ASHRAF KARİMİNİK, RAMİNYAGHOBİ, SHAHRİAR DABİRİ
Experimental and Clinical Transplantation - 2018;16(1):50-54
Objectives: It has been hypothesized that BK polyomavirus infection leads to nephropathy in kidney transplant patients via various plausible mechanisms, such as stimulation of chemokines. The CXCL11 gene may also play a role in BK polyomavirus-associated nephropathy. Our aim was to compare expression levels of CXCL11 in BK polyomavirus-infected versus noninfected kidney transplant patients with nephropathy and healthy controls. Materials and Methods: We performed a cross-sectional study of 58 kidney transplant patients with the risk of BK polyomavirus infection; these patients were subgrouped as BK polyomavirus-infected (23 patients) and noninfected (35 patients). We also enrolled 30 healthy patients as controls in this study. The BK polyomavirus genome load was evaluated using a quantitative real-time polymerase chain reaction protocol in kidney transplant patients. We analyzed CXCL11 gene expression and protein levels using in-house SYBR green real-time polymerase chain reaction and enzyme-linked immunosorbent assay protocols. Results: The expression level of the CXCL11 gene was increased 22.37 ± 23.1-fold in BK polyomavirus-infected kidney recipients and 12 ± 24-fold in noninfected patients versus that shown in controls.
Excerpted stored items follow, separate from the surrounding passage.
**config.mk**
```make
export PLATFORM = sky130hd
export DESIGN_NAME = chan_demux_buffer
export DESIGN_NICKNAME = d
export VERILOG_FILES = /design/src/rtl/chan_demux_pkg.sv /design/src/rtl/chan_demux_buffer_fifo.sv /design/src/rtl/chan_demux_buffer.sv
export SDC_FILE = /design/constraint.sdc
export NUM_CORES = 1
export LEC_CHECK = 0
export CORE_MARGIN = 2
export CORE_UTILIZATION = 45
export CTS_CLUSTER_DIAMETER = 200
export DETAILED_ROUTE_END_ITERATION = 7
export GPL_TIMING_DRIVEN = 1
export HOLD_SLACK_MARGIN = 0.05
export SLEW_MARGIN = 25
export SYNTH_ARGS = -nofsm -noshare
export SYNTH_HDL_FRONTEND = slang
export SYNTH_SLANG_ARGS = --single-unit
```
**constraint.sdc**
```tcl
create_clock -name clk -period 6.4 [get_ports clk]
set_input_delay 1.92 -clock clk [delete_from_list [all_inputs] [get_ports clk]]
set_output_delay 1.92 -clock clk [all_outputs]
set_load 0.01 [all_outputs]
```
Conclusion: From these results, we concluded that BK polyomavirus infection can induce CXCL11 gene expression in kidney transplant patients compared with that shown in patients without BK infection and healthy patients. However, further studies are needed to determine the accurate counteraction between BK polyomavirus infection and CXCL11in kidney trans¬plant patients.